Small v. State of Colorado et al
Filing
65
ORDER. Defendants' 51 Motion to Dismiss Third Amended Prisoner Complaint is granted insofar as plaintiff's claims are barred by the applicable statute of limitations. The court enters final judgment dismissing this action and all claim s therein with prejudice. Plaintiff's 45 Motion Requesting a Settlement Hearing with Listed Defendants is denied as moot. Plaintiff's 60 Request for Limited Pre-Discovery to Present as Exhibits is denied as moot.
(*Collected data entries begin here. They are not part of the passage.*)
== run X ==
## alu16
module alu16(clk, rst, a, b, ctrl, res, R15);
	input clk, rst;
	input [15:0] a, b;
	input [3:0] ctrl;
	output reg [15:0] res;
	output reg [15:0] R15;
	wire [15:0] alu_res, alu_R15;
	wire res_we, R15_we;
	ALU u_alu(.a(a), .b(b), .ctrl(ctrl), .res(alu_res), .R15(alu_R15), .res_we(res_we), .R15_we(R15_we));
	always @(posedge clk, negedge rst) begin
		if (~rst) begin
			res <= 16'h0000;
			R15 <= 16'h0000;
		end
		else begin
			if (res_we)
				res <= alu_res;
			if (R15_we)
				R15 <= alu_R15;
		end
	end
endmodule
Size: about 3,400 cells after synthesis, roughly 70 I/O pins, ~22,000 µm² of cells after synthesis.
export LEC_CHECK = 0
export ABC_AREA = 1
export CAP_MARGIN = 20
export CELL_PAD_IN_SITES_DETAIL_PLACEMENT = 0
export CELL_PAD_IN_SITES_GLOBAL_PLACEMENT = 3
export CORE_ASPECT_RATIO = 1.99
export CORE_MARGIN = 3
export CORE_UTILIZATION = 35
export CTS_CLUSTER_DIAMETER = 359
export CTS_CLUSTER_SIZE = 99
export GPL_ROUTABILITY_DRIVEN = 0
export GPL_TIMING_DRIVEN = 0
export MAX_ROUTING_LAYER = met4
export MIN_ROUTING_LAYER = met1
export PLACE_DENSITY = 0.76
export SETUP_SLACK_MARGIN = 5.0
export SLEW_MARGIN = 20
export TNS_END_PERCENT = 50
create_clock -name core_clock -period 31.6 [get_ports {clk}]
run.sh (not shown) runs the stock make flow with config.mk's settings and CLKGATE_MAP_FILE=.
No crash in run X: every stage finished, but the layout fails its final checks due to setup timing.
Here is what was changed in the inputs of run F compared with run X.
# run X
export LEC_CHECK = 0
export ABC_AREA = 1
export CAP_MARGIN = 20
export CELL_PAD_IN_SITES_DETAIL_PLACEMENT = 0
export CELL_PAD_IN_SITES_GLOBAL_PLACEMENT = 3
export CORE_ASPECT_RATIO = 1.99
export CORE_MARGIN = 3
export CORE_UTILIZATION = 35
export CTS_CLUSTER_DIAMETER = 359
export CTS_CLUSTER_SIZE = 99
export GPL_ROUTABILITY_DRIVEN = 0
export GPL_TIMING_DRIVEN = 0
export MAX_ROUTING_LAYER = met4
export MIN_ROUTING_LAYER = met1
export PLACE_DENSITY = 0.76
export SETUP_SLACK_MARGIN = 5.0
export SLEW_MARGIN = 20
export TNS_END_PERCENT = 50
create_clock -name core_clock -period 31.6 [get_ports {clk}]
# run F
export LEC_CHECK = 0
export ABC_AREA = 1
export CAP_MARGIN = 20
export CELL_PAD_IN_SITES_DETAIL_PLACEMENT = 0
export CELL_PAD_IN_SITES_GLOBAL_PLACEMENT = 3
export CORE_ASPECT_RATIO = 1.99
export CORE_MARGIN = 3
export CORE_UTILIZATION = 35
export CTS_CLUSTER_DIAMETER = 359
export CTS_CLUSTER_SIZE = 99
export GPL_ROUTABILITY_DRIVEN = 0
export GPL_TIMING_DRIVEN = 0
export MAX_ROUTING_LAYER = met4
export MIN_ROUTING_LAYER = met1
export PLACE_DENSITY_LB_ADDON = 0.29
export SETUP_SLACK_MARGIN = -2.0
export SLEW_MARGIN = 20
export TNS_END_PERCENT = 30
create_clock -name core_clock -period 31.6 [get_ports {clk}]
Findings:
Run F: complete, dirty (setup timing). Run X and run F ended up with nearly the same clock network area share. Combinational power is lower on run F. Compared with run X, run F instantiates a smaller number of standard cells. Diff run X -> run F: standby leakage power fell by 11%; fmax dropped about 3%. Looking at sum of internal, switching and leakage power, run F sits 8.9% below run X.

========
v8:
The RTL this note starts from:
==> flow/design.v <==
module ALU (a,b,ctrl,res,R15,res_we,R15_we);
	input signed [15:0] a,b;
	input [3:0] ctrl;
	output reg signed [15:0] res;
	output reg signed [15:0] R15;
	output reg res_we, R15_we;
	always@(*)begin
		res = 16'sd0;
		R15 = 16'sd0;
		res_we = 1'b1;
		R15_we = 1'b0;
		case(ctrl)
			3'b000: begin
						res = a + b;
					end
			3'b001: begin
						res = a - b;
					end
			3'b010: begin
						{R15,res} = a * b;
						R15_we = 1'b1;
					end
			3'b011: begin
						R15_we = 1'b1;
						if (b == 16'sd0) begin
							res = -16'sd1;
							R15 = a;
						end
						else begin
							res = a / b;
							R15 = a % b;
						end
					end
			3'b100: begin
						res = a & b;
					end
			3'b101: begin
						res = a | b;
					end
			default: begin
						res_we = 1'b0;
					end
		endcase
	end
endmodule
module alu16(clk, rst, a, b, ctrl, res, R15);
	input clk, rst;
	input [15:0] a, b;
	input [3:0] ctrl;
	output reg [15:0] res;
	output reg [15:0] R15;
	wire [15:0] alu_res, alu_R15;
	wire res_we, R15_we;
	ALU u_alu(.a(a), .b(b), .ctrl(ctrl), .res(alu_res), .R15(alu_R15), .res_we(res_we), .R15_we(R15_we));
	always @(posedge clk, negedge rst) begin
		if (~rst) begin
			res <= 16'h0000;
			R15 <= 16'h0000;
		end
		else begin
			if (res_we)
				res <= alu_res;
			if (R15_we)
				R15 <= alu_R15;
		end
	end
endmodule
make LEC_CHECK=0 CAP_MARGIN=20 CELL_PAD_IN_SITES_DETAIL_PLACEMENT=0 CELL_PAD_IN_SITES_GLOBAL_PLACEMENT=1 CORE_MARGIN=3 CORE_UTILIZATION=48 CTS_CLUSTER_DIAMETER=359 GPL_ROUTABILITY_DRIVEN=0 MAX_ROUTING_LAYER=met4 MIN_ROUTING_LAYER=met1 PLACE_DENSITY=0.76 SETUP_SLACK_MARGIN=0.3 SLEW_MARGIN=20 TNS_END_PERCENT=50 finish   # period 12.5 ns
The flow for v8 finished, though final verification flagged setup timing.
Relative to v8, the following input files were edited for v56:
Settings: CORE_UTILIZATION now 65, was 48; CORE_MARGIN now 2, was 3; CELL_PAD_IN_SITES_GLOBAL_PLACEMENT no longer set, was 1; CELL_PAD_IN_SITES_DETAIL_PLACEMENT no longer set, was 0; SETUP_SLACK_MARGIN now 5.0, was 0.3; TNS_END_PERCENT no longer set, was 50; MAX_ROUTING_LAYER no longer set, was met4; GPL_ROUTABILITY_DRIVEN no longer set, was 0; MIN_ROUTING_LAYER no longer set, was met1; CTS_CLUSTER_DIAMETER no longer set, was 359; PLACE_DENSITY no longer set, was 0.76; the clock period (ns, I/O delays scaled along) now 40.0, was 12.5.
Notes after the runs:
- v56 finished all stages; the layout is clean.
- The area growth from synthesis to final layout of v56 is lower than that of v8.
- Looking only at worst endpoint required time, and setting everything else aside, the lower value of v56 and v8 goes to v8.
- Cmp v56 and v8 / iteration tally of the first detailed-router pass / lower: v8
- Post-route core utilization: v56 and v8 compared, higher one is v56
- Total power draw shrinks by more than half when moving from v8 to v56.
- Any difference in portion of the layout cell area used by clock cells between v8 and v56 is small enough to ignore.
- Diff v8 -> v56: first-iteration DRC count has increased, part of the power in the clock network flat, global-route usage saw an increase.
For v52, these inputs were changed with respect to v56:
Settings: setting CTS_CLUSTER_SIZE to 93 for the first time; removing SETUP_SLACK_MARGIN (formerly 5.0); setting CTS_CLUSTER_DIAMETER to 304 for the first time; setting TNS_END_PERCENT to 15 for the first time; setting ABC_AREA to 0 for the first time; setting PLACE_DENSITY to 0.91 for the first time; changing CORE_UTILIZATION from 65 to 34; changing CORE_MARGIN from 2 to 9.
==> comparison <==
Diff v56 and v52: setup slack on the worst flop-to-flop path lower in v56. Comparing v56 and v52, the lower y dimension of the die is on v56. Higher maximum frequency was reported by v56, not v52. Layout overhead on the synthesized area (v52 over v56): decrease, 16 points. Going from v56 to v52, clock share of power now larger, multi-input gate share of the layout cell area now larger. Compared with v56, v52 shows a worst max-slew margin expressed relative to the limit that is 1.6 points higher.
What v18 does differently from v52 at the input level:
Settings: CTS_CLUSTER_SIZE removed (was 93); CORE_MARGIN changed from 9 to 2; PLACE_DENSITY removed (was 0.91); SETUP_SLACK_MARGIN newly set to 5.0; CORE_UTILIZATION changed from 34 to 65; TNS_END_PERCENT changed from 15 to 5; ABC_AREA removed (was 0); CTS_CLUSTER_DIAMETER changed from 304 to 24.
==> comparison <==
Looking at start point of the critical path, the b[6] result is from v18; the a[2] one comes from v52.
Count of vias placed by the detailed router went up by a little under 10% going from v52 to v18.
Taking v52 as the reference, in v18 total placed cells including tap cells now sits lower, share of cell area taken by flip-flops and latches now sits lower, cell count now sits lower, global-route wire length before repair now sits higher, first-iteration DRC count now sits higher.
Here is what was changed in the inputs of v12 compared with v18.
Settings: CORE_UTILIZATION now 71, was 65; PLACE_DENSITY_LB_ADDON now 0.0, previously not set; CTS_CLUSTER_DIAMETER no longer set, was 24.
Status: v12 FAILED at 5_1_grt (tool error)
v12 ended with more post-CTS setup buffer count than v18.
Fraction of the core area occupied by cells at floorplan delta for v12 relative to v18: 6.2 points higher
Looking at die area across v12 and v18, the one that comes out higher is v18.
Against v18, v12 comes in 8.7% lower on area of the core.
v12 against v18: worst setup slack after placement rose 0.060 ns; total standard cell area after synthesis neither gained nor lost much.

========
Starts from the design.v that is shown in full above.
clock: 18.8 ns
lec_check: 0
abc_area: 1
cap_margin: 20
core_aspect_ratio: 1.47
core_margin: 2
core_utilization: 72
cts_cluster_diameter: 371
cts_cluster_size: 97
hold_slack_margin: -0.09
place_density: 0.86
setup_slack_margin: 1.0
slew_margin: 20
tns_end_percent: 5
The first run did not get past clock tree synthesis (4_1_cts).
Edit:
CORE_ASPECT_RATIO = not set   (was 1.47)
CORE_UTILIZATION = 65   (was 72)
CTS_CLUSTER_DIAMETER = 163   (was 371)
CTS_CLUSTER_SIZE = 98   (was 97)
HOLD_SLACK_MARGIN = not set   (was -0.09)
PLACE_DENSITY = not set   (was 0.86)
TNS_END_PERCENT = not set   (was 5)
clock period = 47.8 ns   (was 18.8 ns; I/O delays follow)
- The new run finished clean
- area after synthesis is unchanged
- die area rose by 10%
- synthesized cell count does not change

========
== job 2550 ==
// alu16: RTL as listed in full above, without the edits since
clock: 42.8 ns
lec_check: 0
cap_margin: 20
core_margin: 2
core_utilization: 21
setup_slack_margin: 1.0
slew_margin: 20
For job 618, these inputs were changed with respect to job 2550:
-- flow/config.mk --
<<< job 2550, line 8
>>> job 618, line 8
export ABC_AREA = 1
<<< job 2550, line 10
export CORE_UTILIZATION = 21
>>> job 618, line 11
export CORE_UTILIZATION = 54
export CTS_CLUSTER_DIAMETER = 163
export CTS_CLUSTER_SIZE = 98
==> flow/constraint.sdc <==
create_clock -name core_clock -period 21.8 [get_ports {clk}]
set_input_delay 4.3600 -clock core_clock [delete_from_list [all_inputs] [get_ports {clk}]]
set_output_delay 4.3600 -clock core_clock [all_outputs]
set_load 0.01 [all_outputs]
--- outcome ---
- Although job 618 finished all stages, its layout failed final checks on negative setup slack.
- Changes observed in job 618 relative to job 2550: final tally of setup violations saw an increase; total iterations of the first detailed-routing run saw an increase; number of instances in the placed design saw an increase; portion of total power attributed to the clock network saw an increase; smallest setup slack after layout saw a decrease.
- Reported net switching power in job 618 is about 70% above job 2550.
- Of job 618 and job 2550, the run reporting the lower top fanout value on the critical path was job 618.
Edits applied to the flow inputs when going from job 618 to job 3565:
-- flow/config.mk --
<<< job 618, line 8
export ABC_AREA = 1
>>> job 3565, line 8
<<< job 618, line 11
export CORE_UTILIZATION = 54
export CTS_CLUSTER_DIAMETER = 163
export CTS_CLUSTER_SIZE = 98
export SETUP_SLACK_MARGIN = 1.0
>>> job 3565, line 10
export CORE_UTILIZATION = 65
export CTS_CLUSTER_DIAMETER = 28
export SETUP_SLACK_MARGIN = 5.0
==> flow/constraint.sdc <==
create_clock -name core_clock -period 40.0 [get_ports {clk}]
set_input_delay 8.0000 -clock core_clock [delete_from_list [all_inputs] [get_ports {clk}]]
set_output_delay 8.0000 -clock core_clock [all_outputs]
set_load 0.01 [all_outputs]
==> results <==
Job 3565 completed; timing, DRC and antenna clean
Lower clock power goes to job 3565 over job 618.
Job 618 vs job 3565, cell with the largest stage delay on the worst path: clkdlybuf4s50_1 vs ha_1
Final antenna diode count delta for job 3565 relative to job 618: 3 lower
Higher share of cell area taken by muxes after synthesis among job 3565 and job 618: job 3565
Power is estimated from default activity; no workload was simulated.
By Magistrate Judge Michael J. Watanabe on 8/23/12.(mnfsl, )
IN THE UNITED STATES DISTRICT COURT
FOR THE DISTRICT OF COLORADO
Civil Action No.
11-cv-02337-MJW
TYRON DUANTE SMALL,
Plaintiff,
v.
DETECTIVE JEFF HUDDLESTON;
DETECTIVE MARC CHACON; and
OFFICER DANIEL THOMPSON,
Defendants.
ORDER ON
DEFENDANTS’ MOTION TO DISMISS THIRD AMENDED PRISONER COMPLAINT
(Docket No. 51),
PLAINTIFF’S MOTION REQUESTING SETTLEMENT HEARING (Docket No. 45),
AND
PLAINTIFF’S MOTION REQUESTING DISCOVERY (Docket No. 60).
MICHAEL J. WATANABE
United States Magistrate Judge
Initially, this case was before this court pursuant to an Order Referring Case
(Docket No. 22) issued by Judge Robert E. Blackburn on January 26, 2012. On June
26, 2012, the parties filed consent to the jurisdiction of a magistrate judge (Docket No.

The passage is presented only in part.